Do you recall your favourite TV shows from the 1990s and 2000s? It was unusual to see your favourite characters receiving professional help for their mental health issues at the time. They handled their troubles over cocktails (or coffee) with pals, whether it was sorrow or job loss – which is nice, but we all know it doesn't always work in real life. Some well-known figures have explicitly discounted the value of therapy.
However, several shows have recently dabbled with the subject, offering sensitive and varied perspectives on mental health. These shows are educational and help to normalise psychiatric problems by examining them through the perspective of empathy. And with humour as a theme, they’ve still managed to put their point across. Here are five comedy sitcoms that portray mental illness.
1. Unbreakable Kimmy Schmidt, Netflix
Kimmy is unbreakable, as she is freed from a "reverend" who kidnapped her when she was a teenager and kept her in an underground bunker with several other women for years. She missed out on her formative years, so when Kimmy is rescued, she doesn't fit in well with the rest of the world. Her tenacious spirit, however, is unaffected, and she sets out to realise all of her ambitions. Kimmy adjusts to her newfound independence, seeing that most of what the “reverend” told her was false. We see Kimmy's experience with trauma and PTSD via a comedic lens, yet the show succeeds in making the point it sets out to make.
2. Crazy Ex-Girlfriend, Netflix
You would not expect a musical comedy to take mental health seriously, but you'd be mistaken. This TV drama deftly and compassionately addresses the topic of mental health, which is a tough one at that. It follows Rebecca Bunch, a lawyer, as she switches cities on the spur of the moment to be with her crush, whom she met at summer camp. She is diagnosed with borderline personality disorder in the third season. The show portrays an illness that is stigmatised even by mental health professionals, and it has received widespread praise for its representation.
3. Big Mouth, Netflix
This animated series follows a group of high school students as they go through puberty and perfectly depicts how awkward, confusing, and even terrifying adolescence can be—all while injecting a healthy dose of humour into the mix. Each character is pursued by "Hormone Monsters," who influence their decisions, some of which have disastrous consequences. The second season continues with the story of depression. Jessi's hormone monster is replaced by Kitty from The Depression Department, who makes her perform things that people do when they are depressed. She follows Jessi around everywhere she goes, luring her away from her friends and convincing her to sleep the entire day away. While the show's writers successfully disentangle a variety of difficult issues with comedy, including abuse, sexuality, toxic masculinity, and even the #MeToo movement, their take on depression is particularly relevant. The show's creators have successfully expressed what despair feels like by giving it a physical form and personality and allowing the audience to "see" what depression looks like.
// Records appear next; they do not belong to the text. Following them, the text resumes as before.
## ./run.sh

```bash
#!/bin/bash
# OpenROAD 26Q1-2900-gdf79404cd8, Yosys 0.63+post, stock flow scripts
make -C /OpenROAD-flow-scripts/flow DESIGN_CONFIG=/design/flow/config.mk WORK_HOME=/design/flow/orfs finish
```

## ./config.mk

```make
export PLATFORM = sky130hd
export DESIGN_NAME = fifo
export DESIGN_NICKNAME = fifo
export VERILOG_FILES = /design/flow/design.v
export SDC_FILE = /design/flow/constraint.sdc
export NUM_CORES = 4
export LEC_CHECK = 1
export CORE_UTILIZATION = 40
```

## ./constraint.sdc

```tcl
current_design fifo

set clk_period 5.3
set clk_io_pct 0.2

create_clock -name clk0 -period $clk_period [get_ports {clk}]

set non_clock_inputs [all_inputs -no_clocks]
set_input_delay [expr $clk_period * $clk_io_pct] -clock clk0 $non_clock_inputs
set_output_delay [expr $clk_period * $clk_io_pct] -clock clk0 [all_outputs]
```

## ./design.v

```verilog
`timescale 1ns / 1ps
module fifo #(
    parameter DATA_WIDTH = 16,
    parameter DEPTH = 64, 
    parameter ALMOST_FULL_THRESH = 56,
    parameter ALMOST_EMPTY_THRESH = 8
)(
    input                   clk,
    input                   rst_n,        
    input                   wr_en,
    input  [DATA_WIDTH-1:0] wr_data,
    input                   rd_en,
    output reg [DATA_WIDTH-1:0] rd_data,
    output                  full,
    output                  empty,
    output                  almost_full,
    output                  almost_empty,
    output                  overflow_err,
    output                  underflow_err,
    output [DATA_WIDTH-1:0] fifo_count
);
    function integer clog2;
        input integer value;
        integer i;
        begin
            clog2 = 0;
            for (i = value-1; i > 0; i = i >> 1)
                clog2 = clog2 + 1;
        end
    endfunction
    localparam ADDR_WIDTH = clog2(DEPTH);
    reg [DATA_WIDTH-1:0] mem [0:DEPTH-1];
    reg [ADDR_WIDTH-1:0] write_pointer;    
    reg [ADDR_WIDTH-1:0] read_pointer;     
    reg [clog2(DEPTH+1)-1:0] count;        
    reg overflow_flag, underflow_flag;
    assign full         = (count == DEPTH);
    assign empty        = (count == 0);
    assign almost_full  = (count >= ALMOST_FULL_THRESH);
    assign almost_empty = (count <= ALMOST_EMPTY_THRESH);
    assign overflow_err = overflow_flag;
    assign underflow_err= underflow_flag;
    assign fifo_count   = count;
    always @(posedge clk or negedge rst_n) begin
        if (!rst_n) begin
            write_pointer <= 0;
        end else if (wr_en) begin
            if (!full) begin
                mem[write_pointer] <= wr_data;
                write_pointer <= write_pointer + 1'b1;
            end else begin
                overflow_flag <= 1'b1;
            end
        end
    end
    always @(posedge clk or negedge rst_n) begin
        if (!rst_n) begin
            read_pointer <= 0;
            rd_data <= 0;
        end else if (rd_en) begin
            if (!empty) begin
                rd_data <= mem[read_pointer];
                read_pointer <= read_pointer + 1'b1;
            end else begin
                underflow_flag <= 1'b1;
            end
        end
    end
    always @(posedge clk or negedge rst_n) begin
        if (!rst_n) begin
            count <= 0;
        end else begin
            case ({wr_en && !full, rd_en && !empty})
                2'b10: count <= count + 1'b1; 
                2'b01: count <= count - 1'b1;
                default: count <= count;      
            endcase
        end
    end
    always @(posedge clk or negedge rst_n) begin
        if (!rst_n) begin
            overflow_flag  <= 1'b0;
            underflow_flag <= 1'b0;
        end else begin
            if (overflow_flag && rd_en && !empty)
                overflow_flag <= 1'b0;
            if (underflow_flag && wr_en && !full)
                underflow_flag <= 1'b0;
        end
    end
endmodule
```

==> reports/qor.csv <==
stage,metric,value,unit
outcome,status,completed,
finish,area_delta_synth_final,14.5,%
grt,grt_max_degree,65,
final_timing,fin_skew,0.0208,ns
synth,edf_count,1024,
final_timing,fmax,0.244,GHz
final_timing,slew_viol_final,0,
pwr,p_seq_frac,0.451,
setup_path,cp.required,5.90,ns
grt,grt_pass1_wl,181000,um
synth,synth_area,40100,um^2
synth,synth-async-reset-ratio,0.0331,
setup_path,crit_path_max_fanout,32,
final_timing,rsz0062_at_grt,false,
clock_tree,cts_tree,yes,
setup_path,start_kind,flop,
synth,ys_seq_share,0.788,
synth,ff_type,edfxtp_1,
synth,ys_types,75,
die,die_y,319,um
place,hpwlAfterDp,82700,um
setup_path,cp-end-kind,flop,
routing,via_count,23700,
setup_path,path_class,flop to flop,
routing,drtPass1Iterations,6,
synth,yosysChipArea,40100,um^2
clock_tree,cts-buffers-inserted,105,
setup_path,rr_startpoint,read_pointer[0]$_DFFE_PN0P_,
die,rows,115,
clock_tree,cts_setup_buffers,0,
grt,grt_overflow_total,0,
grt,grt.total_usage,0.277,
clock_tree,cts_resized,0,
place,place_inst,3675,
die,ios,58,
final_timing,setup_tns,0,ns
routing,viasPerCell,6.12,
finish,final-instance-count-excl-fill,3875,
job,max-cap-violations,0,
finish,drive_gt1_frac,0.133,
routing,totalWireLength,128000,um
final_timing,worst_pin_slew,1.22,ns
synth,ys_warn_count,4,
pwr,sw_frac_of_total,0.308,
pwr,intPower,15.1,mW
synth,synth.area.top_cells,"edfxtp_1 77%, a22oi_1 4.7%, dfrtp_1 2.2%, nor2_1 1.4%, a22o_1 1.1%",
setup_path,reg2regPathDepth,11,
grt,antenna_found_initial,2,
pwr,switchingPower,6.72,mW
synth,yosys_cells,2330,
synth,netlist_instances,2330,
die,fp.dieW,319,um
clock_tree,clock_tree.root_cell,clkbuf_16,
clock_tree,clk_pin_slew,0.06,ns
job,openroad.warnings,32,
pwr,leakagePower,14.7,nW
setup_path,crit_end,rd_data[7]$_DFFE_PN0P_,
synth,top_area_frac,0.767,
setup_path,reg2reg_to,rd_data[7]$_DFFE_PN0P_,
place,routabilityCongestion,1.04,
final_timing,period_used_share,0.772,
pwr,combPwrFrac,0.217,
die,initCoreUtil,0.406,
clock_tree,postCtsHoldBufs,0,
place,port_buffers,46,
clock_tree,cts-htree-levels,3,
final_timing,finalHoldViolCount,0,
worst_hold_path,min_path_type,flop to flop,
finish,lay_top_count,edfxtp_1,
synth,ys.flops,1059,
routing,wire_per_inst,33.1,um
setup_path,arrival,4.69,ns
pwr,ir_worst_vdd,0.275,mV
final_timing,min_period,4.09,ns
routing,drt-initial-drc-count,1988,
setup_path,cp-startpoint,read_pointer[0]$_DFFE_PN0P_,
die,core_area,98900,um^2
final_timing,setup-violations-final,0,
clock_tree,clock-sinks,1059,
synth,yosysTopAreaCell,edfxtp_1,
finish,layout_top_cells,"1024 x edfxtp_1, 253 x a22oi_1, 154 x buf_4",
routing,postRouteAntennaNets,0,
grt,grt_pass1_vias,24900,
pwr,p_per_area,475,nW/um^2
routing,drc,0,
clock_tree,cts_max_path_buffers,3,
final_timing,slew_headroom,0.181,
clock_tree,clkLatencyLatePin,0.69,ns
pwr,clock_power_share,0.332,
die,die_area,102000,um^2
setup_path,r2r_setup_slack,1.21,ns
synth,syn_area_per_cell,17.2,um^2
4. BoJack Horseman, Netflix
This show calls itself a ‘tragicomedy’, and is indeed so. Using humour as a base for their storyline, it follows a talking horse, BoJack Horseman, who is a famous figure in Hollywood. This show deals with a variety of issues that plague the film industry, such as drugs, scandals, and mental health issues. Many fans have praised BoJack Horseman for depicting its main character's fight with depression in such a realistic way. The show explores depression from BoJack's point of view, which is sometimes self-destructive, brutal, and difficult to watch. And while the show does have its moments of laughter, it does a good job of driving the point of mental health issues home.
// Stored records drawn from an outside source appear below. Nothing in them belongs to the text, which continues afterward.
$ cat ./run.sh
#!/bin/bash
# OpenROAD 26Q1-2900-gdf79404cd8, Yosys 0.63+post, stock flow scripts
make -C /OpenROAD-flow-scripts/flow DESIGN_CONFIG=/design/flow/config.mk WORK_HOME=/design/flow/orfs finish
$ cat ./config.mk
export PLATFORM = sky130hd
export DESIGN_NAME = ALU
export DESIGN_NICKNAME = ALU
export VERILOG_FILES = /design/flow/design.v
export SDC_FILE = /design/flow/constraint.sdc
export NUM_CORES = 4
export LEC_CHECK = 1
export CORE_UTILIZATION = 40
$ cat ./constraint.sdc
current_design ALU

set clk_period 26.3
set clk_io_pct 0.2

create_clock -name clk0 -period $clk_period

set non_clock_inputs [all_inputs -no_clocks]
set_input_delay [expr $clk_period * $clk_io_pct] -clock clk0 $non_clock_inputs
set_output_delay [expr $clk_period * $clk_io_pct] -clock clk0 [all_outputs]
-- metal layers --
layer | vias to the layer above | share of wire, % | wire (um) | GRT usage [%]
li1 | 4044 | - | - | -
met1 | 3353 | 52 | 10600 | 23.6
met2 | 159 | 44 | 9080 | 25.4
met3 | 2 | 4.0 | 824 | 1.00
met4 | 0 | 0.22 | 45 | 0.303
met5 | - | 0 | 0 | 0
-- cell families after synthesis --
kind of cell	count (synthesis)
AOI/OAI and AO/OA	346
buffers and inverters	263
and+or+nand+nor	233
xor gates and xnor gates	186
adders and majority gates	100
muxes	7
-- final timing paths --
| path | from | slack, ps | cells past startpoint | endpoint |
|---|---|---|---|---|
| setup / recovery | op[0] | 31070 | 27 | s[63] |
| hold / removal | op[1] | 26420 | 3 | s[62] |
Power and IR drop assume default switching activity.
[/design/flow/config.mk]
export PLATFORM = sky130hd
export DESIGN_NAME = TOP_PWM_RAINBOW
export DESIGN_NICKNAME = TOP_PWM_RAINBOW
export VERILOG_FILES = /design/flow/design.v
export SDC_FILE = /design/flow/constraint.sdc
export NUM_CORES = 4
export LEC_CHECK = 1
export CORE_UTILIZATION = 40
[/design/flow/constraint.sdc]
current_design TOP_PWM_RAINBOW

set clk_period 4.5
set clk_io_pct 0.2

create_clock -name clk0 -period $clk_period [get_ports {clk}]

set non_clock_inputs [all_inputs -no_clocks]
set_input_delay [expr $clk_period * $clk_io_pct] -clock clk0 $non_clock_inputs
set_output_delay [expr $clk_period * $clk_io_pct] -clock clk0 [all_outputs]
5. One Day At A Time, Netflix
A dramedy (drama + comedy) series, it is focused on a Cuban refugee family, who moved to the US. The protagonist, a single mother, who is a retired army veteran and now a nurse, is shown to juggle her family, professional and personal life. The show highlights many important issues that are faced by immigrant families, such as a racism, apart from showcasing other topics such as queer relationships, and mental health issues. In an episode, we are shown how Penelope, the protagonist, goes off her medications for Post-Traumatic Stress Disorder (PTSD) and stops going to therapy, and how it takes a toll on her overall well-being. Viewers were quick to notice and applaud the way the makers approached such a topic, and got the message of the importance of therapy and medication across to the audience.